Kailash Satyarthi, the Nobel laureate and advocate for children's rights, has called for the adoption of a legally-binding international convention outlawing online child sex abuse and pornography, an evil that has proliferated into a $8 billion curse of the digital age.
"We are demanding an international convention against child sex abuse, and online pronography that should be supported by a new global task force -- an inter-agency, inter-governmental task force -- to combat child trafficking, child pronography, online child pornography and sexual abuse," he said in an interview to IANS on Thursday.
Child pornography and sexual abuse using digital technology are growing unchecked without such an UN convention into a $8 billion-industry, he said.
When governments shut down such websites, they sprout elsewhere because there is no international regime to control them effectively, he said.
He also demanded the creation of an international database and registry of child traffickers that would be hosted by Interpol and connect national and international law enforcement enabling access to comprehensive and timely information to crack down on traffickers and networks.

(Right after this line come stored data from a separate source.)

==> design.v <==
module ctr #(
	parameter ADR_WIDTH = 6
)(
	input wire clk_i,
	input wire rst_i,
	input wire carry_i,
	input wire [2-1:0] op_i,
	output reg [1-1:0] ctr_marmux_o,
	output reg [2-1:0] ctr_carrymux_o,
	output reg ctr_pc_reg_en_o,
	output reg ctr_a_reg_en_o,
	output reg ctr_mar_reg_en_o,
	output reg ctr_d_reg_en_o,
	output reg ctr_we_o,
	output reg [2-1:0] ctr_aluop_o
);
	localparam STATE_WIDTH = 12;
	localparam [STATE_WIDTH-1:0]
		s_fi	=	12'b000_000_000_001,
		s_rm	=	12'b000_000_000_010,
		s_nf	=	12'b000_000_000_100,
		s_nc	=	12'b000_000_001_000,
		s_af	=	12'b000_000_010_000,
		s_ac	=	12'b000_000_100_000,
		s_jc	=	12'b000_001_000_000,
		s_sw	=	12'b000_010_000_000,
		s_pm	=	12'b000_100_000_000,
		s_nw	=	12'b001_000_000_000,
		s_aw	=	12'b010_000_000_000,
		s_fw	=	12'b100_000_000_000;
	reg [STATE_WIDTH-1:0] current, next;
	always @(posedge clk_i) begin:sequential
		if (rst_i) begin
			current <= s_fi;
		end else begin
			current <= next;
		end
	end
	always @* begin:combnext
	case (current)
		s_fi:
			next = s_fw;
		s_fw:
			next = s_rm;
		s_rm:
			case (op_i)
				2'b00 : begin
					next = s_nf;
				end
				2'b01 : begin
					next = s_af;
				end
				2'b10 : begin
					next = s_sw;
				end
				2'b11 : begin
					if (carry_i) begin
						next = s_jc;
					end else begin
						next = s_fi;
					end
				end
				default:
					next = s_fi;
			endcase
		s_nf:
			next = s_nw;
                s_nw:
                        next = s_nc;
		s_nc:
			next = s_pm;
		s_af:
			next = s_aw;
                s_aw:
                        next = s_ac;
		s_ac:
			next = s_pm;
		s_jc:
			next = s_pm;
		s_sw:
			next = s_pm;
		s_pm:
			next = s_fi;
		default:
			next = s_fi;
	endcase
	end
	always @* begin:combout
	case(current)
		s_fi:
		begin
			ctr_pc_reg_en_o = 1'b1;
			ctr_marmux_o = 1'b1;
			ctr_mar_reg_en_o = 1'b0;
			ctr_aluop_o = 2'b01;
			ctr_a_reg_en_o = 1'b0;
			ctr_we_o = 1'b0;
			ctr_d_reg_en_o = 1'b0;
			ctr_carrymux_o = 2'b00;
		end
		s_fw:
		begin
			ctr_pc_reg_en_o = 1'b1;
			ctr_marmux_o = 1'b1;
			ctr_mar_reg_en_o = 1'b0;
			ctr_aluop_o = 2'b01;
			ctr_a_reg_en_o = 1'b0;
			ctr_we_o = 1'b0;
			ctr_d_reg_en_o = 1'b1;
			ctr_carrymux_o = 2'b00;
		end
		s_rm:
		begin
			ctr_pc_reg_en_o = 1'b0;
			ctr_marmux_o = 1'b0;
			ctr_mar_reg_en_o = 1'b1;
			ctr_aluop_o = 2'b01;
			ctr_a_reg_en_o = 1'b0;
			ctr_we_o = 1'b0;
			ctr_d_reg_en_o = 1'b0;
			ctr_carrymux_o = 2'b00;
		end
		s_nf:
		begin
			ctr_pc_reg_en_o = 1'b0;
			ctr_marmux_o = 1'b1;
			ctr_mar_reg_en_o = 1'b0;
			ctr_aluop_o = 2'b01;
			ctr_a_reg_en_o = 1'b0;
			ctr_we_o = 1'b0;
			ctr_d_reg_en_o = 1'b0;
			ctr_carrymux_o = 2'b00;
		end
		s_nw:
		begin
			ctr_pc_reg_en_o = 1'b0;
			ctr_marmux_o = 1'b1;
			ctr_mar_reg_en_o = 1'b0;
			ctr_aluop_o = 2'b01;
			ctr_a_reg_en_o = 1'b0;
			ctr_we_o = 1'b0;
			ctr_d_reg_en_o = 1'b1;
			ctr_carrymux_o = 2'b00;
		end
		s_nc:
		begin
			ctr_pc_reg_en_o = 1'b0;
			ctr_marmux_o = 1'b1;
			ctr_mar_reg_en_o = 1'b0;
			ctr_aluop_o = 2'b00;
			ctr_a_reg_en_o = 1'b1;
			ctr_we_o = 1'b0;
			ctr_d_reg_en_o = 1'b0;
			ctr_carrymux_o = 2'b01;
		end
		s_af:
		begin
			ctr_pc_reg_en_o = 1'b0;
			ctr_marmux_o = 1'b1;
			ctr_mar_reg_en_o = 1'b0;
			ctr_aluop_o = 2'b01;
			ctr_a_reg_en_o = 1'b0;
			ctr_we_o = 1'b0;
			ctr_d_reg_en_o = 1'b0;
			ctr_carrymux_o = 2'b00;
		end
		s_aw:
		begin
			ctr_pc_reg_en_o = 1'b0;
			ctr_marmux_o = 1'b1;
			ctr_mar_reg_en_o = 1'b0;
			ctr_aluop_o = 2'b01;
			ctr_a_reg_en_o = 1'b0;
			ctr_we_o = 1'b0;
			ctr_d_reg_en_o = 1'b1;
			ctr_carrymux_o = 2'b00;
		end
		s_ac:
		begin
			ctr_pc_reg_en_o = 1'b0;
			ctr_marmux_o = 1'b1;
			ctr_mar_reg_en_o = 1'b0;
			ctr_aluop_o = 2'b01;
			ctr_a_reg_en_o = 1'b1;
			ctr_we_o = 1'b0;
			ctr_d_reg_en_o = 1'b0;
			ctr_carrymux_o = 2'b01;
		end
		s_jc:
		begin
			ctr_pc_reg_en_o = 1'b0;
			ctr_marmux_o = 1'b1;
			ctr_mar_reg_en_o = 1'b0;
			ctr_aluop_o = 2'b01;
			ctr_a_reg_en_o = 1'b0;
			ctr_we_o = 1'b0;
			ctr_d_reg_en_o = 1'b0;
			ctr_carrymux_o = 2'b10;
		end
		s_sw:
		begin
			ctr_pc_reg_en_o = 1'b0;
			ctr_marmux_o = 1'b1;
			ctr_mar_reg_en_o = 1'b0;
			ctr_aluop_o = 2'b01;
			ctr_a_reg_en_o = 1'b0;
			ctr_we_o = 1'b1;
			ctr_d_reg_en_o = 1'b0;
			ctr_carrymux_o = 2'b00;
		end
		s_pm:
		begin
			ctr_pc_reg_en_o = 1'b0;
			ctr_marmux_o = 1'b1;
			ctr_mar_reg_en_o = 1'b1;
			ctr_aluop_o = 2'b01;
			ctr_a_reg_en_o = 1'b0;
			ctr_we_o = 1'b0;
			ctr_d_reg_en_o = 1'b0;
			ctr_carrymux_o = 2'b00;
		end
		default:
		begin
			ctr_pc_reg_en_o = 1'b0;
			ctr_marmux_o = 1'b1;
			ctr_mar_reg_en_o = 1'b1;
			ctr_aluop_o = 2'b01;
			ctr_a_reg_en_o = 1'b0;
			ctr_we_o = 1'b0;
			ctr_d_reg_en_o = 1'b0;
			ctr_carrymux_o = 2'b00;
		end
	endcase
	end
endmodule
module adr #(
	parameter ADR_WIDTH = 6
)(
	input wire clk_i,
	input wire rst_i,
	input wire [ADR_WIDTH-1:0] adr_i,
	input wire [1-1:0] ctr_marmux_i,
	input wire ctr_mar_reg_en_i,
	input wire ctr_pc_reg_en_i,
	output wire [ADR_WIDTH-1:0] adr_o
);
	reg [ADR_WIDTH-1:0] mar_reg;
	reg [ADR_WIDTH-1:0] mar_reg_next;
	reg [ADR_WIDTH-1:0] pc_reg;
	reg [ADR_WIDTH-1:0] pc_reg_next;
	always @(posedge clk_i) begin:seq
		if (rst_i) begin
			pc_reg <= 0;
			mar_reg <= 0;
		end else begin
			if (ctr_pc_reg_en_i) begin
				pc_reg <= pc_reg_next;
			end
			if (ctr_mar_reg_en_i) begin
				mar_reg <= mar_reg_next;
			end
		end
	end
	always @* begin:comb
		pc_reg_next = mar_reg + 1'd1;
		case (ctr_marmux_i)
			1'b0 : begin
				mar_reg_next = adr_i;
			end
			1'b1 : begin
				mar_reg_next = pc_reg;
			end
			default:
				mar_reg_next = pc_reg;
		endcase
	end
	assign adr_o = mar_reg;
endmodule
module dat #(
	parameter DATA_WIDTH = 8
)(
	input wire clk_i,
	input wire rst_i,
	input wire [DATA_WIDTH-1:0] data_i,
	input wire [2-1:0] ctr_aluop_i,
	input wire ctr_a_reg_en_i,
	input wire [2-1:0] ctr_carrymux_i,
	output wire carry_o,
	output wire [DATA_WIDTH-1:0] data_o
);
	reg [DATA_WIDTH-1:0] a_reg;
	reg [DATA_WIDTH-1:0] a_reg_next;
	reg carry_reg;
	reg carry_next;
	reg carry_alu;
	always @(posedge clk_i) begin:seq
		if (rst_i) begin
			a_reg <= 0;
			carry_reg <= 0;
		end else begin
			if (ctr_a_reg_en_i) begin
				a_reg <= a_reg_next;
			end
			carry_reg <= carry_next;
		end
	end
	always @* begin:comb
		case (ctr_aluop_i)
			2'b00 : begin
				{carry_alu, a_reg_next} =
					{1'b0, ~(a_reg | data_i)};
			end
			2'b01 : begin
				{carry_alu, a_reg_next} =
					a_reg + data_i;
			end
			2'b11 : begin
				{carry_alu, a_reg_next} = {1'b0, a_reg};
			end
			2'b10 : begin
				{carry_alu, a_reg_next} = {carry_reg, a_reg};
			end
			default:
				{carry_alu, a_reg_next} = {carry_reg, a_reg};
		endcase
		case (ctr_carrymux_i)
			2'b00 : begin
				carry_next = carry_reg;
			end
			2'b01 : begin
				carry_next = carry_alu;
			end
			2'b10 : begin
				carry_next = 0;
			end
			default:
				carry_next = carry_reg;
		endcase
	end
	assign data_o = a_reg;
	assign carry_o = carry_reg;
endmodule
module alpacacorn #(
	parameter ADR_WIDTH = 6,
	parameter DATA_WIDTH = 8
)(
	input wire clk_i,
	input wire rst_i,
	input wire [DATA_WIDTH-1:0] data_i,
	output wire [DATA_WIDTH-1:0] data_o,
	output wire [ADR_WIDTH-1:0] adr_o,
	output wire we_o
);
	wire carry_dat_ctr;
	wire [2-1:0] ctr_carrymux_ctr_dat;
	wire ctr_a_reg_en_ctr_dat;
	wire [1-1:0] ctr_marmux_ctr_adr;
	wire ctr_mar_reg_en_ctr_adr;
	wire ctr_pc_reg_en_ctr_adr;
	wire ctr_d_reg_en;
	wire [2-1:0] ctr_aluop_ctr_dat;
	reg [DATA_WIDTH-1:0] d_reg;
	always @(posedge clk_i) begin:seq
		if (rst_i) begin
			d_reg <= 0;
		end else begin
			if (ctr_d_reg_en) begin
				d_reg <= data_i;
			end
		end
	end
	ctr #(
		.ADR_WIDTH(ADR_WIDTH)
	) i_ctr (
		.clk_i(clk_i),
		.rst_i(rst_i),
		.carry_i(carry_dat_ctr),
		.op_i(d_reg[DATA_WIDTH-1:DATA_WIDTH-2]),
		.ctr_marmux_o(ctr_marmux_ctr_adr),
		.ctr_carrymux_o(ctr_carrymux_ctr_dat),
		.ctr_a_reg_en_o(ctr_a_reg_en_ctr_dat),
		.ctr_d_reg_en_o(ctr_d_reg_en),
		.ctr_mar_reg_en_o(ctr_mar_reg_en_ctr_adr),
		.ctr_pc_reg_en_o(ctr_pc_reg_en_ctr_adr),
		.ctr_aluop_o(ctr_aluop_ctr_dat),
		.ctr_we_o(we_o)
	);
	adr #(
		.ADR_WIDTH(ADR_WIDTH)
	) i_adr (
		.clk_i(clk_i),
		.rst_i(rst_i),
		.adr_i(d_reg[ADR_WIDTH-1:0]),
		.ctr_marmux_i(ctr_marmux_ctr_adr),
		.ctr_mar_reg_en_i(ctr_mar_reg_en_ctr_adr),
		.ctr_pc_reg_en_i(ctr_pc_reg_en_ctr_adr),
		.adr_o(adr_o)
	);
	dat #(
		.DATA_WIDTH(DATA_WIDTH)
	) i_dat (
		.clk_i(clk_i),
		.rst_i(rst_i),
		.data_i(d_reg),
		.ctr_aluop_i(ctr_aluop_ctr_dat),
		.ctr_carrymux_i(ctr_carrymux_ctr_dat),
		.ctr_a_reg_en_i(ctr_a_reg_en_ctr_dat),
		.carry_o(carry_dat_ctr),
		.data_o(data_o)
	);
endmodule
==> run.sh <==
#!/bin/bash
# the make line also repeats each setting of config.mk as NAME=value (left out here)
make -C /OpenROAD-flow-scripts/flow DESIGN_CONFIG=/design/flow/config.mk WORK_HOME=/design/flow/orfs CLKGATE_MAP_FILE= finish
==> config.mk <==
export PLATFORM = sky130hd
export DESIGN_NAME = alpacacorn
export DESIGN_NICKNAME = alpacacorn
export VERILOG_FILES = /design/flow/design.v
export SDC_FILE = /design/flow/constraint.sdc
export NUM_CORES = 4
export LEC_CHECK = 0
export ABC_AREA = 1
export CAP_MARGIN = 20
export CORE_ASPECT_RATIO = 0.7
export CORE_MARGIN = 2
export CORE_UTILIZATION = 72
export CTS_CLUSTER_DIAMETER = 397
export PLACE_DENSITY_LB_ADDON = 0.0
export SETUP_SLACK_MARGIN = 0.55
export SLEW_MARGIN = 20
export TNS_END_PERCENT = 10
==> constraint.sdc <==
create_clock -name core_clock -period 1.99 [get_ports {clk_i}]
set_input_delay 0.3980 -clock core_clock [delete_from_list [all_inputs] [get_ports {clk_i}]]
set_output_delay 0.3980 -clock core_clock [all_outputs]
set_load 0.01 [all_outputs]
==> results.cfg, run 1 <==
; physical design summary
[hold_path]
hold_class = flop to flop
hold_depth = 2
min_from = i_ctr.current[3]$_DFF_P_
hold_end = i_ctr.current[9]$_DFF_P_

[synthesis]
yosys_warnings = 4
netlist_area_mm2 = 0.00212
synth_top_area_share_pct = 38.8
netlist.top_cell.by_area = dfxtp_1
synth_nets = 311
enable_flop_cells = 0
numSynthFlops = 41
synth.avg_cell_area_um2 = 7.50
synth_chip_area_mm2 = 0.00212
syn_inst = 282
ys_seq_share_pct = 38.8
ys_sh_xor_pct = 1.66
topCombFamilyByArea = simple AND/OR/NAND/NOR gates
common_cells = 49 x inv_1, 41 x dfxtp_1, 39 x nand2_1
async_reset_ff_share_pct = 0
topCellsByArea = dfxtp_1 39%, ha_1 11%, inv_1 8.7%
synth_cell_types = 35
ys_sh_simple_pct = 19.7
ys_sh_mux_pct = 0
compound_area_share_pct = 16.9
synth_top_cell_by_count = inv_1
adder_share_pct = 11.6
yosysCellCount = 282
synthFlopType = dfxtp_1

[routing]
num_antenna_cells = 0
route.detailed.drc = 0
totalWireLength_mm = 5.91
antenna_left = 0
dr.pass1.iters = 5
drt_iter0_markers = 248
num_vias = 2107
routedWlPerCell_um = 16.9
viasPerCell = 6.04

[power_and_ir_drop]
ir_drop_v = 0.000605
seq_power_share_pct = 48.4
comb_power_share_pct = 13.9
power_density_mw_per_mm2 = 716
p_clk_mw = 0.703
power_switching_share_pct = 25.9
power_leader = registers
powerComb_mw = 0.260
switchingPower_mw = 0.483
pg_seq_mw = 0.903
cellLeakagePower_nw = 1.14
clkPwrFrac_pct = 37.7
p_int_mw = 1.38

[setup_path]
reg2reg_from = i_ctr.current[11]$_DFF_P_
cp_slowest_cell = dfxtp_1
cp-startpoint = i_ctr.current[11]$_DFF_P_
cp_max_fo = 10
ff2ff_path_depth = 2
crit_type = flop to flop
slowest_delay_ps = 550
critPathLaunchType = flop
cp_top_family = flip-flops
crit_cells = 2
crit_end = i_ctr.current[0]$_DFF_P_
r2r_slack_ps = 350
critPathRequiredTime_ps = 2140
worstSetupEndpointType = flop
cp_num_buf_inv = 1
r2r-end = i_ctr.current[0]$_DFF_P_
arrival_ps = 1790
critical_path.cell_chain = clkinv_1, o41ai_1

[run_status]
outcome = timing/DRC/antenna clean

[floorplan]
fp_util_pct = 75.5
num_rows = 16
die_w_um = 68.8
dieArea_mm2 = 0.00340
io_pins = 25
die_h_um = 49.4
core_area_mm2 = 0.00280

[final_layout]
instances_no_fill = 349
area_growth_pct = 23.2
nFillCells = 109
final_cell_area_mm2 = 0.00261
nets = 341
post-route-util_pct = 93.0

[job]
maxCapViolCount = 0
warnings = 36

[timing]
rsz0062_at_grt = true
worst_pin_slew_ps = 498
skew_ps = 4.04
slew_headroom_pct = 66.8
max_freq_mhz = 609
drv_slew = 0
tns_ps = 0
min_period_ps = 1640
hold_viol_final = 0
holdWs_ps = 446
finalSetupViolations = 0
period_used_pct = 82.5

[cts]
clk_pin_slew_ps = 80
clock-sinks = 41
tritoncts = yes
cts_buffer_depth = 2
insertion_delay_ps = 300
numCtsBuffers = 5
cts-root-buf = clkbuf_8
cts_max_level = 2
cts_hold_buffers = 0

[placement]
gp_congestion = 0.884
dpl.cell_count = 338
placed_area_mm2 = 0.00243
hpwl_mm = 3.67
port-buffer-count = 24

[global_routing]
grt_pass1_vias = 1913
grt_max_degree = 20
overflow = 0
grt_pass1_wl_mm = 8.71
antenna_found_initial = 0
grt_use_total_pct = 35.1
## layout make-up
type	count	area, um^2	share of cell area (%)
sequential	41	837	32.1
clock inverter	2	36.3	1.39
clock buffer	6	82.6	3.17
inverter	52	203	7.78
timing repair buffer	30	283	10.8
multi-input combinational	182	1120	43.0
tap	36	45.0	1.73
## metrics by stage
step / total power, mW / setup slack, ps
after floorplan: 1.06 / 556
after global placement: 1.15 / 447
after detailed placement: 1.16 / 409
after CTS: 1.85 / 354
after global routing: 1.92 / 288
final: 1.87 / 348
## metal layers
layer | share of wire (%) | up-vias | global-route usage, % | routed length [um]
li1 | - | 962 | - | -
met1 | 40 | 974 | 43.1 | 2350
met2 | 47 | 139 | 58.7 | 2790
met3 | 9.6 | 32 | 8.78 | 570
met4 | 3.4 | 0 | 13.1 | 199
met5 | 0 | - | 0 | 0
## repair_timing
action | in CTS | in global routing
pin swaps | 0 | 3
buffers inserted | 0 | 3
gates resized | 5 | 12
endpoints found under the setup margin | 24 | 29
==> run 2, diff against run 1 <==
- CELL_PAD_IN_SITES_DETAIL_PLACEMENT: default -> 0
- CORE_ASPECT_RATIO: 0.7 -> 0.5
- CORE_UTILIZATION: 72 -> 65
- CTS_CLUSTER_DIAMETER: 397 -> 91
- CTS_CLUSTER_SIZE: default -> 10
- PLACE_DENSITY_LB_ADDON: 0.0 -> 0.11
- SETUP_SLACK_MARGIN: 0.55 -> -0.05
- TNS_END_PERCENT: 10 -> default
- clock period: 1.99 -> 1.95 ns (I/O delays scaled with it)
==> run 2 against run 1 <==
Net effect: clock skew hardly changed; critical path depth grew 8; maximum frequency decreased by 6.3%; global-route usage down 7.6 points; cell area down 5.2%; non-clock buffer count decreased by 4; clock-buffer cell count unchanged; clock power decreased by 21%; combinational power shrank 7%; critical endpoint is now i_dat.a_reg[5]$_SDFFE_PP0N_; largest power group unchanged.
==> results.cfg, run 2 <==
; physical design summary
[setup_path]
cp-startpoint = i_dat.a_reg[2]$_SDFFE_PP0N_
ff2ff_path_depth = 10
cp_top_family = simple AND/OR/NAND/NOR gates
slowest_delay_ps = 390
r2r-end = i_dat.a_reg[5]$_SDFFE_PP0N_
critPathMostFrequentCell = nand2_1
cp_slowest_cell = dfxtp_1
arrival_ps = 1950
r2r_slack_ps = 200
critPathLaunchType = flop
crit_type = flop to flop
cp_num_buf_inv = 2
worstSetupEndpointType = flop
crit_cells = 10
crit_end = i_dat.a_reg[5]$_SDFFE_PP0N_
critPathRequiredTime_ps = 2150
cp_max_fo = 5
reg2reg_from = i_dat.a_reg[2]$_SDFFE_PP0N_
critical_path.cell_chain = inv_1, ha_1, a21oi_1, nand2_1, nand3_1, nand2_1, nand2_1, nand3_1, nand2_1, inv_1

[placement]
dpl.cell_count = 341
port-buffer-count = 24
placed_area_mm2 = 0.00238
gp_congestion = 0.867
hpwl_mm = 3.42
place_ws_ps = 302

[global_routing]
antenna_found_initial = 0
grt_pass1_vias = 1736
overflow = 0
grt_use_total_pct = 27.5
grt_max_degree = 22
grt_pass1_wl_mm = 7.91

[routing]
dr.pass1.iters = 5
route.detailed.drc = 0
totalWireLength_mm = 4.72
routedWlPerCell_um = 13.5
drt_iter0_markers = 145
antenna_left = 0
viasPerCell = 5.29
num_antenna_cells = 0
num_vias = 1846

[power_and_ir_drop]
seq_power_share_pct = 53.6
ir_drop_v = 0.000561
switchingPower_mw = 0.474
power_switching_share_pct = 27.7
cellLeakagePower_nw = 1.08
clkPwrFrac_pct = 32.3
power_density_mw_per_mm2 = 693
p_clk_mw = 0.553
p_int_mw = 1.24
pg_seq_mw = 0.917
power_leader = registers
comb_power_share_pct = 14.1
powerComb_mw = 0.241

[synthesis]
synth_top_cell_by_count = inv_1
synth_chip_area_mm2 = 0.00212
async_reset_ff_share_pct = 0
syn_inst = 282
adder_share_pct = 11.6
synth.avg_cell_area_um2 = 7.50
synth_top_area_share_pct = 38.8
synth_cell_types = 35
topCellsByArea = dfxtp_1 39%, ha_1 11%, inv_1 8.7%
synth_nets = 311
common_cells = 49 x inv_1, 41 x dfxtp_1, 39 x nand2_1
yosys_warnings = 4
netlist_area_mm2 = 0.00212
yosysCellCount = 282
ys_sh_mux_pct = 0
ys_sh_simple_pct = 19.7
netlist.top_cell.by_area = dfxtp_1
synthFlopType = dfxtp_1
enable_flop_cells = 0
ys_seq_share_pct = 38.8
topCombFamilyByArea = simple AND/OR/NAND/NOR gates
ys_sh_xor_pct = 1.66
numSynthFlops = 41
compound_area_share_pct = 16.9

[floorplan]
die_w_um = 84.7
num_rows = 14
dieArea_mm2 = 0.00376
fp_util_pct = 69.4
die_h_um = 44.3
core_area_mm2 = 0.00305
io_pins = 25

[cts]
clock-sinks = 41
clk_pin_slew_ps = 80
tritoncts = yes
cts_max_level = 2
cts_buffer_depth = 2
cts-root-buf = clkbuf_8
insertion_delay_ps = 290
postCtsSetupRepairBufs = 0
cts_resized = 0
cts_hold_buffers = 0
numCtsBuffers = 5

[timing]
min_period_ps = 1750
fin_ws_ps = 198
drv_slew = 0
finalSetupViolations = 0
hold_viol_final = 0
max_freq_mhz = 571
skew_ps = 3.94
worst_pin_slew_ps = 456
period_used_pct = 89.8
slew_headroom_pct = 69.2
holdWs_ps = 427
tns_ps = 0
rsz0062_at_grt = false

[hold_path]
hold_class = flop to flop
hold_depth = 2
min_from = i_ctr.current[2]$_DFF_P_
hold_end = i_ctr.current[7]$_DFF_P_

[job]
warnings = 34
maxCapViolCount = 0

[run_status]
outcome = timing/DRC/antenna clean

[final_layout]
nFillCells = 223
final_cell_area_mm2 = 0.00247
instances_no_fill = 349
area_growth_pct = 16.8
nets = 337
==> run 2: per-layer routing <==
metal,track usage [%],vias up,wire length [um]
met5,0,-,0
met4,8.57,0,84
met3,6.16,14,265
met2,45.2,60,2000
met1,37.2,817,2370
li1,-,955,-
==> run 2: cell type report <==
class                   instances  area (um^2)  area share [%]
clock inverters                 2         15.0           0.608
flip-flops and latches         41          821            33.2
multi-input cells             182         1050            42.7
repair buffers                 26          255            10.3
clock buffers                   6         72.6            2.94
inverters                      52          203            8.20
well taps                      40         50.0            2.03
==> run 2: stage by stage <==
step,power [mW],utilization (%)
after floorplan,1.08,-
after global placement,1.16,78.2
after detailed placement,1.17,78.2
after CTS,1.71,81.1
after global routing,1.79,81.1
final,1.71,81.1
==> run 3, diff against run 2 <==
- ABC_AREA: 1 -> default
- CAP_MARGIN: 20 -> 30
- CELL_PAD_IN_SITES_DETAIL_PLACEMENT: 0 -> default
- CELL_PAD_IN_SITES_GLOBAL_PLACEMENT: default -> 0
- CORE_ASPECT_RATIO: 0.5 -> default
- CORE_UTILIZATION: 65 -> 15
- CTS_CLUSTER_DIAMETER: 91 -> 66
- CTS_CLUSTER_SIZE: 10 -> default
- GPL_ROUTABILITY_DRIVEN: default -> 0
- MAX_ROUTING_LAYER: default -> met4
- MIN_ROUTING_LAYER: default -> met2
- PLACE_DENSITY: default -> 0.46
- PLACE_DENSITY_LB_ADDON: 0.11 -> default
- SETUP_SLACK_MARGIN: -0.05 -> default
- SLEW_MARGIN: 20 -> 15
- TNS_END_PERCENT: default -> 55
- clock period: 1.95 -> 2.33 ns (I/O delays scaled with it)
==> run 3 against run 2 <==
Net effect: sequential power shrank 18%; sequential cell count is the same; setup slack gained 21 ps; worst hold slack lost 24 ps; synthesized area shrank 4.1%; largest power group is now the clock network; clock power grew 39%; die area grew to 3.9 times the previous value; largest cell class unchanged; global-route usage shrank 17 points.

"It's very sad and rather strange that in spite of all the technological advancement the world has been able to make and make so fast, we are not able to control the organised crime of human trafficking and that has become a $150 billion industry," he said.
"The traffickers move around and they use some of the most modern equipment and they are so fast", while "the police in most countries are still using some of the old methodologies in tracing them", he said.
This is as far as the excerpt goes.